Now, all of the arrows are in the diagram represent explicit dependencies that are declared in code via inheritance or
.new. You no longer need to just know anything about the codebase and you can easily trace your way back to a method just by following the inheritance hierarchy.
So, you’re probably wondering what to do with your module mixins right about now. Should you use them?
The short answer is no.
The long answer is no, period.
Ok. Now that all the novices have left and it’s just us experts, let's get real.
We all know that modules as mixins are a great tool for adding functionality to a class — IF! — if you keep them stateless and only use them to add a single capability to a class, such as
— BUT! —
But, we also recognize that mixins should never reference an instance variable defined in the class that includes it. Nor should instance variables set inside the module be used outside the module. Doing either breaks encapsulation in a way that makes it super easy to introduce a bug during refactoring. So, keep your instance variables private, and keep your privates to yourself.
Why use a whole class for that?
I get this question a lot. Folks seem to think of classes as somehow heavier than modules. But, I've got news for you. They're both objects. And, they both have the same lifecycle.
But, the real answer is twofold: encapsulation and cohesion.
With a class, enapsulation is guaranteed. No one else can modify my internal state (sans meta-programming or mixins). With a module, I have direct access to the internals of any class that might include me. And, those classes have access to things I might define. At that point, there is no more encapsulation. This is the largest problem I see with using modules.
The second biggest problem I see is that modules tend to become junk drawers. Even a module like the Pricing module above, where there was a clear intention to only handle pricing concerns. As we saw, there were three different reasons to change that method. And, even if you split the method into two methods and eliminated the conditional, you would still have had two different reasons to change that file (and another for every other algorithm that you added later).

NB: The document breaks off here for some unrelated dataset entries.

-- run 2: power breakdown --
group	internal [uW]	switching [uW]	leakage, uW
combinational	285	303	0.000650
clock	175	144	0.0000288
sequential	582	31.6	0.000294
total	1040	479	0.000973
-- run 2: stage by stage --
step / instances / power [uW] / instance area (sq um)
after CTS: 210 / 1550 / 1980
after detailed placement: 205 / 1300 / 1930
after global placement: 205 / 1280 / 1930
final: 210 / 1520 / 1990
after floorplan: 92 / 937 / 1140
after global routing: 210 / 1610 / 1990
$ cat src/rtl/st_frame_tx_pkg.sv
// Shared definitions for the st_frame_tx serial transmitter: FSM state
// encoding, parity mode constants and a safe counter-width helper.
package st_frame_tx_pkg;

    typedef enum logic [2:0] {
        S_IDLE  = 3'd0,
        S_START = 3'd1,
        S_DATA  = 3'd2,
        S_PAR   = 3'd3,
        S_STOP  = 3'd4
    } state_t;

    localparam int PAR_NONE = 0;
    localparam int PAR_EVEN = 1;
    localparam int PAR_ODD  = 2;

    // $clog2(1) is 0; never let a counter collapse to zero width
    function automatic int width_of(input int n);
        return (n > 1) ? $clog2(n) : 1;
    endfunction

endpackage
[config.mk]
export PLATFORM = sky130hd
export DESIGN_NAME = oled_spi_controller
export DESIGN_NICKNAME = d
export VERILOG_FILES = /design/src/rtl/oled_spi_controller.sv
export SDC_FILE = /design/constraint.sdc
export NUM_CORES = 1
export LEC_CHECK = 0
export BUFFER_PORTS_ARGS = -buffer_cell sky130_fd_sc_hd__buf_4
export CAP_MARGIN = 10
export CORE_UTILIZATION = 30
export CTS_BUF_LIST = sky130_fd_sc_hd__clkbuf_8
export DETAILED_ROUTE_END_ITERATION = 10
export HOLD_SLACK_MARGIN = 0.06
export PLACE_DENSITY = 0.5
export SLEW_MARGIN = 40
export SYNTH_ARGS = -nofsm -noshare
export SYNTH_HDL_FRONTEND = slang
export SYNTH_SLANG_ARGS = --single-unit
[constraint.sdc]
create_clock -name clk_i -period 2.7 [get_ports clk_i]
set_input_delay 0.54 -clock clk_i [delete_from_list [all_inputs] [get_ports clk_i]]
set_output_delay 0.54 -clock clk_i [all_outputs]
set_load 0.005 [all_outputs]
`config.mk`:
```
export PLATFORM = sky130hd
export DESIGN_NAME = sdm_sample_sequencer_flat
export DESIGN_NICKNAME = d
export VERILOG_FILES = /design/src/rtl/sdm_sample_sequencer_if.sv /design/src/rtl/sdm_sample_sequencer.sv /design/src/flat_wrapper.sv
export SDC_FILE = /design/constraint.sdc
export NUM_CORES = 1
export LEC_CHECK = 0
export BUFFER_PORTS_ARGS = -buffer_cell sky130_fd_sc_hd__buf_2
export CAP_MARGIN = 20
export CORE_MARGIN = 3
export CORE_UTILIZATION = 40
export DETAILED_ROUTE_END_ITERATION = 16
export PLACE_DENSITY = 0.58
export SLEW_MARGIN = 10
export SYNTH_ARGS = -nofsm -noshare
export SYNTH_HDL_FRONTEND = slang
export SYNTH_SLANG_ARGS = --single-unit
```
`constraint.sdc`:
```
create_clock -name CLOCK -period 2.81 [get_ports CLOCK]
set_input_delay 0.562 -clock CLOCK [delete_from_list [all_inputs] [get_ports CLOCK]]
set_output_delay 0.562 -clock CLOCK [all_outputs]
set_load 0.05 [all_outputs]
```
`src/rtl/sdm_sample_sequencer_if.sv`:
```
// Host-side sample stream for sdm_sample_sequencer: a valid/ready push of one 16-bit word.
// The host drives the master modport; the sequencer takes the slave modport.
interface sdm_sample_sequencer_if;
    logic        S_VALID;
    logic [15:0] S_DATA;
    logic        S_READY;

    modport master (
        output S_VALID,
        output S_DATA,
        input  S_READY
    );

    modport slave (
        input  S_VALID,
        input  S_DATA,
        output S_READY
    );
endinterface

```
`src/rtl/sdm_sample_sequencer.sv`:
```
// Feeds host samples to a sigma-delta modulator, holding each word for 2^OSR_LOG2 clocks.
// Optional build macro SDM_SEQ_UNDERRUN_CNT_EN adds a saturating UNDERRUN_COUNT output.
module sdm_sample_sequencer #(
    parameter int OSR_LOG2     = 6,
    parameter int FIFO_DEPTH   = 4,
    parameter int FLUSH_CYCLES = 4
) (
    input  logic                  CLOCK,
    input  logic                  RESET,
    input  logic                  ENABLE,
    sdm_sample_sequencer_if.slave s_if,
    output logic [15:0]           DATAWORD_OUT,
    output logic                  MOD_RESET_N,
    output logic                  SAMPLE_STROBE,
    output logic                  UNDERRUN,
    output logic                  BUSY
`ifdef SDM_SEQ_UNDERRUN_CNT_EN
    ,
    output logic [15:0]           UNDERRUN_COUNT
`endif
);

    localparam int DATA_W = 16;
    localparam int AW     = (FIFO_DEPTH > 1) ? $clog2(FIFO_DEPTH) : 1;

    localparam logic [7:0]          FLUSH_LAST = 8'(FLUSH_CYCLES - 1);
    localparam logic [7:0]          FLUSH_ONE  = 8'd1;
    localparam logic [OSR_LOG2-1:0] OSR_ONE    = OSR_LOG2'(1);
    localparam logic [AW:0]         PTR_ONE    = (AW + 1)'(1);

    typedef enum logic [1:0] {
        ST_IDLE     = 2'd0,
        ST_FLUSH    = 2'd1,
        ST_RUN      = 2'd2,
        ST_UNDERRUN = 2'd3
    } state_t;

    // Sample FIFO: pointers carry one extra wrap bit so full and empty differ.
    logic [DATA_W-1:0] r_mem [FIFO_DEPTH];
    logic [AW:0]       r_wr_ptr;
    logic [AW:0]       r_rd_ptr;

    logic w_empty;
    logic w_full;
    logic w_push;
    logic w_pop;

    state_t                r_state;
    state_t                w_state_nxt;
    logic [7:0]            r_flush_cnt;
    logic [OSR_LOG2-1:0]   r_osr_cnt;
    logic                  w_osr_tc;
    logic                  w_flush_done;

    logic [DATA_W-1:0]     r_dataword;
    logic                  r_mod_reset_n;
    logic                  r_strobe;
    logic                  r_underrun;
    logic                  r_busy;

    assign w_empty = (r_wr_ptr == r_rd_ptr);
    assign w_full  = (r_wr_ptr[AW] != r_rd_ptr[AW]) &&
                     (r_wr_ptr[AW-1:0] == r_rd_ptr[AW-1:0]);

    assign s_if.S_READY = !w_full;
    assign w_push       = s_if.S_VALID && !w_full;

    assign w_osr_tc     = &r_osr_cnt;
    assign w_flush_done = (r_flush_cnt == FLUSH_LAST);

    always_ff @(posedge CLOCK or negedge RESET) begin
        if (!RESET) begin
            r_wr_ptr <= '0;
            r_rd_ptr <= '0;
        end else begin
            if (w_push) r_wr_ptr <= r_wr_ptr + PTR_ONE;
            if (w_pop)  r_rd_ptr <= r_rd_ptr + PTR_ONE;
        end
    end

    // Storage is pure data; validity is tracked entirely by the pointers.
    always_ff @(posedge CLOCK) begin
        if (w_push) r_mem[r_wr_ptr[AW-1:0]] <= s_if.S_DATA;
    end

    always_ff @(posedge CLOCK or negedge RESET) begin
        if (!RESET) r_state <= ST_IDLE;
        else        r_state <= w_state_nxt;
    end

    // Pops are decided from registered FIFO state only, so a same-cycle push never feeds them.
    always_comb begin
        w_state_nxt = r_state;
        w_pop       = 1'b0;
        case (r_state)
            ST_IDLE: begin
                if (ENABLE && !w_empty) w_state_nxt = ST_FLUSH;
            end
            ST_FLUSH: begin
                if (!ENABLE) begin
                    w_state_nxt = ST_IDLE;
                end else if (w_flush_done) begin
                    w_state_nxt = ST_RUN;
                    w_pop       = 1'b1;
                end
            end
            ST_RUN: begin
                if (w_osr_tc) begin
                    if (!ENABLE)      w_state_nxt = ST_IDLE;
                    else if (w_empty) w_state_nxt = ST_UNDERRUN;
                    else              w_pop       = 1'b1;
                end
            end
            ST_UNDERRUN: begin
                if (!ENABLE) begin
                    w_state_nxt = ST_IDLE;
                end else if (!w_empty) begin
                    w_state_nxt = ST_RUN;
                    w_pop       = 1'b1;
                end
            end
            default: w_state_nxt = ST_IDLE;
        endcase
    end

    always_ff @(posedge CLOCK or negedge RESET) begin
        if (!RESET) begin
            r_flush_cnt <= '0;
            r_osr_cnt   <= '0;
        end else begin
            if (r_state == ST_FLUSH && w_state_nxt == ST_FLUSH) r_flush_cnt <= r_flush_cnt + FLUSH_ONE;
            else                                                r_flush_cnt <= '0;

            // Each loaded sample restarts the period; the counter wraps naturally at terminal count.
            if (w_pop || w_state_nxt != ST_RUN) r_osr_cnt <= '0;
            else                                r_osr_cnt <= r_osr_cnt + OSR_ONE;
        end
    end

    // Outputs are registered from the next state so they line up with the state they describe.
    always_ff @(posedge CLOCK or negedge RESET) begin
        if (!RESET) begin
            r_dataword    <= '0;
            r_mod_reset_n <= 1'b0;
            r_strobe      <= 1'b0;
            r_underrun    <= 1'b0;
            r_busy        <= 1'b0;
        end else begin
            if (w_pop)                         r_dataword <= r_mem[r_rd_ptr[AW-1:0]];
            else if (w_state_nxt == ST_IDLE)   r_dataword <= '0;
            r_mod_reset_n <= (w_state_nxt == ST_RUN) || (w_state_nxt == ST_UNDERRUN);
            r_strobe      <= w_pop;
            r_underrun    <= (w_state_nxt == ST_UNDERRUN);
            r_busy        <= (w_state_nxt != ST_IDLE);
        end
    end

    assign DATAWORD_OUT  = r_dataword;
    assign MOD_RESET_N   = r_mod_reset_n;
    assign SAMPLE_STROBE = r_strobe;
    assign UNDERRUN      = r_underrun;
    assign BUSY          = r_busy;

`ifdef SDM_SEQ_UNDERRUN_CNT_EN
    logic [15:0] r_underrun_cnt;

    always_ff @(posedge CLOCK or negedge RESET) begin
        if (!RESET) begin
            r_underrun_cnt <= '0;
        end else if (r_state == ST_RUN && w_state_nxt == ST_UNDERRUN &&
                     r_underrun_cnt != 16'hFFFF) begin
            r_underrun_cnt <= r_underrun_cnt + 16'd1;
        end
    end

    assign UNDERRUN_COUNT = r_underrun_cnt;
`endif

endmodule

```
`src/flat_wrapper.sv`:
```
// flat-port wrapper written by rule: the top's interface ports become plain ports
module sdm_sample_sequencer_flat 
#(
    parameter int OSR_LOG2     = 6,
    parameter int FIFO_DEPTH   = 4,
    parameter int FLUSH_CYCLES = 4
)
  (CLOCK, RESET, ENABLE, DATAWORD_OUT, MOD_RESET_N, SAMPLE_STROBE, UNDERRUN, BUSY, s_if_S_VALID, s_if_S_DATA, s_if_S_READY);
  sdm_sample_sequencer_if s_if_i ();
  input  logic CLOCK;
  input  logic RESET;
  input  logic ENABLE;
  output logic [15:0] DATAWORD_OUT;
  output logic MOD_RESET_N;
  output logic SAMPLE_STROBE;
  output logic UNDERRUN;
  output logic BUSY;
  input wire logic [$bits(s_if_i.S_VALID)-1:0] s_if_S_VALID;
  input wire logic [$bits(s_if_i.S_DATA)-1:0] s_if_S_DATA;
  output wire logic [$bits(s_if_i.S_READY)-1:0] s_if_S_READY;
  assign s_if_i.S_VALID = s_if_S_VALID;
  assign s_if_i.S_DATA = s_if_S_DATA;
  assign s_if_S_READY = s_if_i.S_READY;
  sdm_sample_sequencer #(.OSR_LOG2(OSR_LOG2), .FIFO_DEPTH(FIFO_DEPTH), .FLUSH_CYCLES(FLUSH_CYCLES)) u_core (.CLOCK(CLOCK), .RESET(RESET), .ENABLE(ENABLE), .s_if(s_if_i), .DATAWORD_OUT(DATAWORD_OUT), .MOD_RESET_N(MOD_RESET_N), .SAMPLE_STROBE(SAMPLE_STROBE), .UNDERRUN(UNDERRUN), .BUSY(BUSY));
endmodule
```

For those reasons — modules are objets, too; modules destroy encapsulation; and modules tend to become churn factory junk drawers — I always prefer using classes over modules.
What about class methods?
I get this a lot, too. People want to know why would I chose to use a class method on a class instead of just using a module class method. My answer is that a) I don't use modules for the reasons stated above; b) I wouldn't use a class method on a class to create a junk drawer, either; and c) I only use class methods to simplify APIs, and those class methods are creating an instance of the class under the hood.
Let me show you some examples. Here's how I use class methods to create a simple API for interacting with a class:
class Foo def self.bar(baz) self.new(baz).bar end attr_reader :baz def initialize(baz) @baz = baz end def bar puts baz end end Foo.bar("baz") #=> "baz"
And, here's a way I might use a module to create a namespace for an API or façade in front of a set of classes or a gem.
module MyGem def self.bar(baz) Foo.bar(baz) end end MyGem.bar("baz") #=> "baz"
This allows me to treat the underlying Foo class as an internal construct to the gem (even though, yes, this is Ruby and there really is no such thing as private). Note though, that's not a mixin. It's just a namespace. I would not include that module anywhere.
Modules as mixins are a very sharp tool that, in the hands of the wrong engineer, can lead to taking implicit dependencies between modules and classes in ways that make refactoring incredibly dangerous and testing very difficult and prone to false positives.
Do I use modules as mixins? Yes. But, I only do so in framework code so that I don't poop all over someone's inheritance hierarchy. And, I follow all the rules I mentioned above.
- Don't take implicit dependencies on instance variable in the class that includes the module.
- Don't take implicit dependencies on instace variables in a module from the classes that include it.
- Pay attention to cohesion. If two things can change for different reasons, they belong in two separate classes.
The Manufacturable gem that Fito von Zastrow and I wrote is a good example of how I use modules as mixins.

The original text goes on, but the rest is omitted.